$ cat config.mk
export PLATFORM = sky130hd
export DESIGN_NAME = instr_trace_ctl
export DESIGN_NICKNAME = d
export VERILOG_FILES = /design/src/rtl/trace_pkg.sv /design/src/rtl/trace_mode_latch.sv /design/src/rtl/trace_decide.sv /design/src/rtl/trace_frame_seq.sv /design/src/rtl/instr_trace_ctl.sv
export SDC_FILE = /design/constraint.sdc
export NUM_CORES = 1
export LEC_CHECK = 0
export ABC_AREA = 1
export ABC_CLOCK_PERIOD_IN_PS = 1900
export BUFFER_PORTS_ARGS = -buffer_cell sky130_fd_sc_hd__buf_4
export CORE_MARGIN = 3
export CORE_UTILIZATION = 40
export CTS_CLUSTER_SIZE = 14
export DETAILED_ROUTE_END_ITERATION = 10
export GPL_ROUTABILITY_DRIVEN = 0
export PLACE_DENSITY = 0.74
export SYNTH_ARGS = -nofsm -noshare
export SYNTH_HDL_FRONTEND = slang
export SYNTH_SLANG_ARGS = --single-unit
$ cat constraint.sdc
create_clock -name clk_i -period 1.9 [get_ports clk_i]
set_input_delay 0.38 -clock clk_i [delete_from_list [all_inputs] [get_ports clk_i]]
set_output_delay 0.38 -clock clk_i [all_outputs]
set_load 0.01 [all_outputs]
$ cat src/rtl/trace_pkg.sv
package trace_pkg;
  typedef enum logic [1:0] {
    TM_OFF  = 2'b00,
    TM_FLOW = 2'b01,
    TM_STEP = 2'b10,
    TM_RSVD = 2'b11
  } trace_mode_e;

  localparam logic [3:0] FRAME_FMT = 4'h2;
  localparam int unsigned TRACE_VEC = 9;
endpackage

$ cat src/rtl/trace_mode_latch.sv
module trace_mode_latch
  import trace_pkg::*;
(
  input  logic        clk_i,
  input  logic        rst_ni,
  input  logic        start_i,
  input  logic [1:0]  mode_i,
  output trace_mode_e mode_o,
  output logic        rsvd_seen_o
);
  trace_mode_e mode_q;
  logic        rsvd_q;

  always_ff @(posedge clk_i or negedge rst_ni) begin
    if (!rst_ni) begin
      mode_q <= TM_OFF;
      rsvd_q <= 1'b0;
    end else if (start_i) begin
      mode_q <= trace_mode_e'(mode_i);
      if (trace_mode_e'(mode_i) == TM_RSVD) rsvd_q <= 1'b1;
    end
  end

  assign mode_o      = mode_q;
  assign rsvd_seen_o = rsvd_q;
endmodule

$ cat src/rtl/trace_decide.sv
module trace_decide
  import trace_pkg::*;
(
  input  trace_mode_e mode_i,
  input  logic        retired_i,
  input  logic        flow_break_i,
  input  logic        irq_i,
  input  logic        bad_op_i,
  output logic        fire_o
);
  logic executed;

  assign executed = retired_i & ~irq_i & ~bad_op_i;

  always_comb begin
    unique case (mode_i)
      TM_STEP: fire_o = executed;
      TM_FLOW: fire_o = executed & flow_break_i;
      default: fire_o = 1'b0; // off and reserved
    endcase
  end
endmodule

$ cat src/rtl/trace_frame_seq.sv
module trace_frame_seq
  import trace_pkg::*;
#(
  parameter int unsigned ADDR_W = 32,
  parameter int unsigned WORD_W = 16
) (
  input  logic              clk_i,
  input  logic              rst_ni,
  input  logic              load_i,
  input  logic [ADDR_W-1:0] addr_i,
  input  logic [ADDR_W-1:0] pc_i,
  input  logic [WORD_W-1:0] sr_i,
  output logic              busy_o,
  output logic              valid_o,
  input  logic              ready_i,
  output logic [WORD_W-1:0] data_o,
  output logic              done_o
);
  localparam int unsigned AW_WORDS = ADDR_W / WORD_W;
  localparam int unsigned N_WORDS  = 2 * AW_WORDS + 2;
  localparam int unsigned IDX_W    = $clog2(N_WORDS);
  localparam logic [IDX_W-1:0] LAST_IDX = IDX_W'(N_WORDS - 1);
  localparam logic [WORD_W-1:0] VEC_WORD = {FRAME_FMT, (WORD_W-4)'(TRACE_VEC * 4)};

  logic [WORD_W-1:0] frame_d [N_WORDS];
  logic [WORD_W-1:0] frame_q [N_WORDS];
  logic [IDX_W-1:0]  idx_q;
  logic              busy_q;
  logic              done_q;

  // address words high first, then vector word, PC words high first, SR last
  for (genvar i = 0; i < AW_WORDS; i++) begin : g_addr_words
    assign frame_d[i]              = addr_i[ADDR_W-1-i*WORD_W -: WORD_W];
    assign frame_d[AW_WORDS+1+i]   = pc_i[ADDR_W-1-i*WORD_W -: WORD_W];
  end
  assign frame_d[AW_WORDS]  = VEC_WORD;
  assign frame_d[N_WORDS-1] = sr_i;

  always_ff @(posedge clk_i or negedge rst_ni) begin
    if (!rst_ni) begin
      busy_q <= 1'b0;
      done_q <= 1'b0;
      idx_q  <= '0;
      for (int k = 0; k < N_WORDS; k++) frame_q[k] <= '0;
    end else begin
      done_q <= 1'b0;
      if (!busy_q) begin
        if (load_i) begin
          for (int k = 0; k < N_WORDS; k++) frame_q[k] <= frame_d[k];
          busy_q <= 1'b1;
          idx_q  <= '0;
        end
      end else if (ready_i) begin
        if (idx_q == LAST_IDX) begin
          busy_q <= 1'b0;
          done_q <= 1'b1;
          idx_q  <= '0;
        end else begin
          idx_q <= idx_q + 1'b1;
        end
      end
    end
  end

  assign busy_o  = busy_q;
  assign valid_o = busy_q;
  assign data_o  = frame_q[idx_q];
  assign done_o  = done_q;
endmodule

$ cat src/rtl/instr_trace_ctl.sv
module instr_trace_ctl
  import trace_pkg::*;
#(
  parameter int unsigned ADDR_W = 32,
  parameter int unsigned WORD_W = 16
) (
  input  logic              clk_i,
  input  logic              rst_ni,
  input  logic              instr_start_i,
  input  logic [1:0]        trace_mode_i,
  input  logic              instr_end_i,
  input  logic              retired_i,
  input  logic              flow_break_i,
  input  logic              irq_taken_i,
  input  logic              bad_opcode_i,
  input  logic [ADDR_W-1:0] instr_addr_i,
  input  logic [ADDR_W-1:0] next_pc_i,
  input  logic [WORD_W-1:0] status_i,
  output logic              trace_req_o,
  output logic              stall_o,
  output logic              push_valid_o,
  output logic [WORD_W-1:0] push_data_o,
  input  logic              push_ready_i,
  output logic              push_done_o,
  output logic              rsvd_mode_o
);
  trace_mode_e mode_q;
  logic        fire;
  logic        busy;
  logic        accept;
  logic        req_q;

  trace_mode_latch i_mode (
    .clk_i      (clk_i),
    .rst_ni     (rst_ni),
    .start_i    (instr_start_i),
    .mode_i     (trace_mode_i),
    .mode_o     (mode_q),
    .rsvd_seen_o(rsvd_mode_o)
  );

  trace_decide i_decide (
    .mode_i      (mode_q),
    .retired_i   (retired_i),
    .flow_break_i(flow_break_i),
    .irq_i       (irq_taken_i),
    .bad_op_i    (bad_opcode_i),
    .fire_o      (fire)
  );

  // own exception in flight masks further traces
  assign accept = instr_end_i & fire & ~busy;

  trace_frame_seq #(.ADDR_W(ADDR_W), .WORD_W(WORD_W)) i_frame (
    .clk_i  (clk_i),
    .rst_ni (rst_ni),
    .load_i (accept),
    .addr_i (instr_addr_i),
    .pc_i   (next_pc_i),
    .sr_i   (status_i),
    .busy_o (busy),
    .valid_o(push_valid_o),
    .ready_i(push_ready_i),
    .data_o (push_data_o),
    .done_o (push_done_o)
  );

  always_ff @(posedge clk_i or negedge rst_ni) begin
    if (!rst_ni) req_q <= 1'b0;
    else         req_q <= accept;
  end

  assign trace_req_o = req_q;
  assign stall_o     = busy;
endmodule

==> impl_metrics.py <==
metrics = {
    "run_status": {
        "status": "complete, but fails checks",
        "violations": "negative setup slack",
    },
    "floorplanning": {
        "die_y_um": 109.0,
        "num_io_pins": 112,
        "floorplan.rows": 36,
        "fp.dieW_um": 109.0,
        "dieArea_mm2": 0.01188,
        "initial_core_util_pct": 42.24,
        "coreArea_mm2": 0.01004,
    },
    "global_routing": {
        "antenna_found_initial": 0,
        "grt.met1_usage_pct": 28.10,
        "grt-ovfl-total": 0,
        "top_usage_layer": "met2",
        "grt_use_met2_pct": 31.71,
        "use_met3_pct": 4.973,
        "grt_usage_pct": 21.32,
        "grt_pass1_wl_mm": 19.20,
        "grt_pass1_vias": 3912,
        "grt_start_max_net_pins": 73,
    },
    "synthesis": {
        "yosys_warnings": 0,
        "yosysUniqueCellTypes": 22,
        "ys_ff_latch": 90,
        "synthCells": 543,
        "syn-mean-instance-area_um2": 7.814,
        "mappedNetlistNets": 636,
        "netlist_area_mm2": 0.004243,
        "synth_seq_area_share_pct": 53.08,
    },
    "detailed_routing": {
        "viasPerCell": 5.036,
        "post-route-drc-count": 0,
        "drt_wl_total_mm": 12.63,
        "drtIter0Drc": 336,
        "via_count": 4004,
        "ant_nets": 0,
        "dr.pass1.iters": 5,
        "routedWlPerCell_um": 15.89,
    },
    "timing": {
        "min_period_over_period_pct": 106.8,
        "worstMarginPinSlew_ns": 0.5421,
        "slew_headroom_pct": 63.86,
        "drv_slew": 0,
        "fmax_ghz": 0.4927,
        "clock_skew_ns": 0.01004,
        "final-setup-viol-count": 16,
        "tns_ns": -1.542,
        "setup_ws_ns": -0.1297,
        "period_needed_ns": 2.030,
        "rsz0062_at_grt": "true",
        "final-hold-violation-count": 0,
    },
    "placement": {
        "io_buffers": 111,
        "dp_hpwl_mm": 8.943,
    },
    "worst_setup_path": {
        "crit_chain": "clkinv_4, clkbuf_16, nand2_2, nand3_2, o21ai_1, nand2_1, nand2_1, buf_4",
        "path_buf_inv": 3,
        "crit_fanout": 5,
        "cpMostUsedCell": "nand2_1",
        "start_kind": "register",
        "cp_data_arrival_time_ns": 1.65,
        "crit_family": "flip-flops",
        "required_ns": 1.52,
        "critPathCaptureType": "output port",
        "slowest_stage": "dfrtp_2",
        "critical_path_class": "register to output port",
        "cpPeakStageDelay_ns": 0.46,
    },
    "clock_tree": {
        "cts_sinks": 90,
        "cts_tree": "built",
        "clockBufferDepth": 2,
        "h-tree-depth": 3,
        "clkTransAtPathRegs_ns": 0.09,
        "clkLatencyLatePin_ns": 0.37,
        "numCtsBuffers": 9,
        "cts_root_buffer": "clkbuf_8",
    },
    "finish": {
        "area_growth_pct": 36.86,
        "nets": 750,
        "n_antenna_cell": 0,
        "drive_gt1_share_pct": 30.36,
        "final_core_util_pct": 57.81,
    },
    "pwr": {
        "irDropWorstVdd_uv": 565.5,
        "p_leak_nw": 3.040,
        "pwr_density_cell_mw_per_mm2": 1460,
    },
    "run": {
        "cap_violations": 0,
    },
    "worst_hold_path": {
        "hp-class": "primary input to register",
    },
}
==> worst register-to-register path, delay by kind of cell (launching register included) <==
family / cells / cell delay, ns
simple gates: 3 / 0.44
flops: 1 / 0.36
buf+inv: 2 / 0.35
fa+ha+maj: 1 / 0.28
compound gates: 1 / 0.17
==> power breakdown <==
group / switching [mW] / internal (mW)
combinational: 2.43 / 1.86
clock: 0.701 / 0.644
sequential: 0.285 / 2.56
==> metrics by stage <==
| step | setup WS, ns | cells | hold slack (ns) | total power [mW] | cell area, um2 |
|---|---|---|---|---|---|
| global placement | 0.2233 | 772 | 0.3921 | 6.115 | 5240 |
| global route | -0.1841 | 795 | 0.2009 | 8.982 | 5807 |
| CTS | -0.08955 | 793 | 0.1868 | 7.834 | 5593 |
| detailed placement | 0.1826 | 772 | 0.4015 | 6.187 | 5240 |
| finish | -0.1297 | 795 | 0.2070 | 8.481 | 5807 |
| floorplan | 0.3738 | 543 | 0.08441 | 4.620 | 4243 |
==> cells by family after synthesis <==
logic type / synth area share [%]
adder cells (fa/ha/maj): 0.5897
flip-flops: 53.08
buffers and inverters: 10.76
AND/OR/NAND/NOR: 22.21
AO/OA/AOI/OAI: 13.36
==> Yosys cell counts, drive strengths merged <==
master	count	area (um2)
nand2	204	765.7
o21ai	93	465.5
dfrtp	90	2252
inv	70	262.8
nand3	27	135.1
buf	21	156.4
a21oi	17	85.08
clkbuf	9	33.78
nor2	5	28.78
ha	2	25.02
a31o	1	8.760
clkinv	1	3.750
nand4	1	6.260
o21bai	1	7.510
or2	1	6.260
==> cells in the final DEF (no fill, tap or decap), types with 2 or more instances in the layout <==
cell type / instances
dfrtp_2: 2
nand2_4: 3
buf_12: 6
nand2_2: 20
ha_1: 2
o21ai_0: 26
nor2_1: 3
buf_4: 108
nand3_4: 2
buf_6: 14
dfrtp_1: 88
o21ai_2: 3
nand2_1: 181
clkinv_2: 3
inv_1: 68
clkbuf_8: 10
a21oi_1: 15
nand3_1: 11
nand3_2: 14
o21ai_1: 64
clkbuf_16: 2
clkinvlp_4: 2
==> flip-flops by register name (all words and copies together), names as in the netlist <==
name and count:
i_frame.frame_q 81, i_frame.idx_q 3, i_mode.mode_o 2, i_frame.busy_o 1
i_frame.done_o 1, i_mode.rsvd_seen_o 1, trace_req_o 1
==> layer usage <==
metal,routed length (um),up-vias
met5,0,-
met1,5103,1837
li1,-,1924
met2,5866,202
met3,1012,41
met4,650,0
==> worst paths after layout <==
kind / start / end / slack (ns) / cells after the start
min in group asynchronous: rst_ni / i_frame.frame_q[89] / 0.52 / 2
worst min register to register: i_frame.frame_q[26] / i_frame.frame_q[26] / 0.48 / 2
worst max register to register: i_mode.mode_o[0] / i_frame.frame_q[7] / 0.16 / 7
max in group asynchronous: rst_ni / i_frame.frame_q[11] / 0.80 / 3
worst min-delay path: next_pc_i[18] / i_frame.frame_q[34] / 0.21 / 3
worst max-delay path: i_frame.idx_q[0] / push_data_o[15] / -0.13 / 8
==> final cells by class <==
type                       instances  area [um2]
clock buffer                      10       137.6
clock inverter                     6       63.81
fill                             870        4238
inverter                          71       272.8
multi-input combinational        352        1728
sequential                        90        2255
tap                              133       166.4
timing repair buffer             133        1184
==> repair_timing <==
item,CTS,global route
gates cloned,2,2
buffers inserted,2,0
setup endpoints to repair,16,16
resized for setup,28,62
hold endpoints to repair,25,0
hold buffers,1,0
Note: power is estimated with default switching activity, not from simulation.
### src/rtl/wpb_pkg.sv
package wpb_pkg;
  localparam int unsigned DATA_W = 16;
  localparam int unsigned LANE_W = 8;
  localparam int unsigned LANES  = DATA_W / LANE_W;

  // Spread one enable per byte lane over its data bits.
  function automatic logic [DATA_W-1:0] lane_expand(input logic [LANES-1:0] lanes);
    logic [DATA_W-1:0] r;
    for (int i = 0; i < DATA_W; i++) r[i] = lanes[i / LANE_W];
    return r;
  endfunction

  // Mask chosen at a row-strobe fall.
  function automatic logic [DATA_W-1:0] pick_mask(input logic masked, input logic sticky,
                                                  input logic [DATA_W-1:0] stored,
                                                  input logic [DATA_W-1:0] bus);
    if (!masked) return {DATA_W{1'b1}};
    return sticky ? stored : bus;
  endfunction
endpackage

### src/rtl/wpb_persist_store.sv
module wpb_persist_store #(
  parameter int unsigned W = 16
) (
  input  logic         clk,
  input  logic         rst_n,
  input  logic         load_i,
  input  logic         clear_i,
  input  logic [W-1:0] data_i,
  output logic         persist_o,
  output logic [W-1:0] store_o
);
  // Clear has priority over load.
  logic do_load;
  assign do_load = load_i & ~clear_i;

  always_ff @(posedge clk) begin
    if (!rst_n) begin
      persist_o <= 1'b0;
      store_o   <= {W{1'b1}};
    end else begin
      if (clear_i)      persist_o <= 1'b0;
      else if (load_i)  persist_o <= 1'b1;
      if (do_load)      store_o   <= data_i;
    end
  end

  assert_clear_R7: assert property (@(posedge clk) disable iff (!rst_n)
    clear_i |=> !persist_o);
  assert_load_R5: assert property (@(posedge clk) disable iff (!rst_n)
    (load_i && !clear_i) |=> (persist_o && store_o == $past(data_i)));
  assert_store_hold_R8: assert property (@(posedge clk) disable iff (!rst_n)
    (!load_i || clear_i) |=> $stable(store_o));
endmodule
※ ※ ※
■ **TRY IT**:
Every line containing the word "power" must be copied from the material above.

■ **SOLUTION FOR THIS EXERCISE**:
==> power breakdown <==
| step | setup WS, ns | cells | hold slack (ns) | total power [mW] | cell area, um2 |
Note: power is estimated with default switching activity, not from simulation.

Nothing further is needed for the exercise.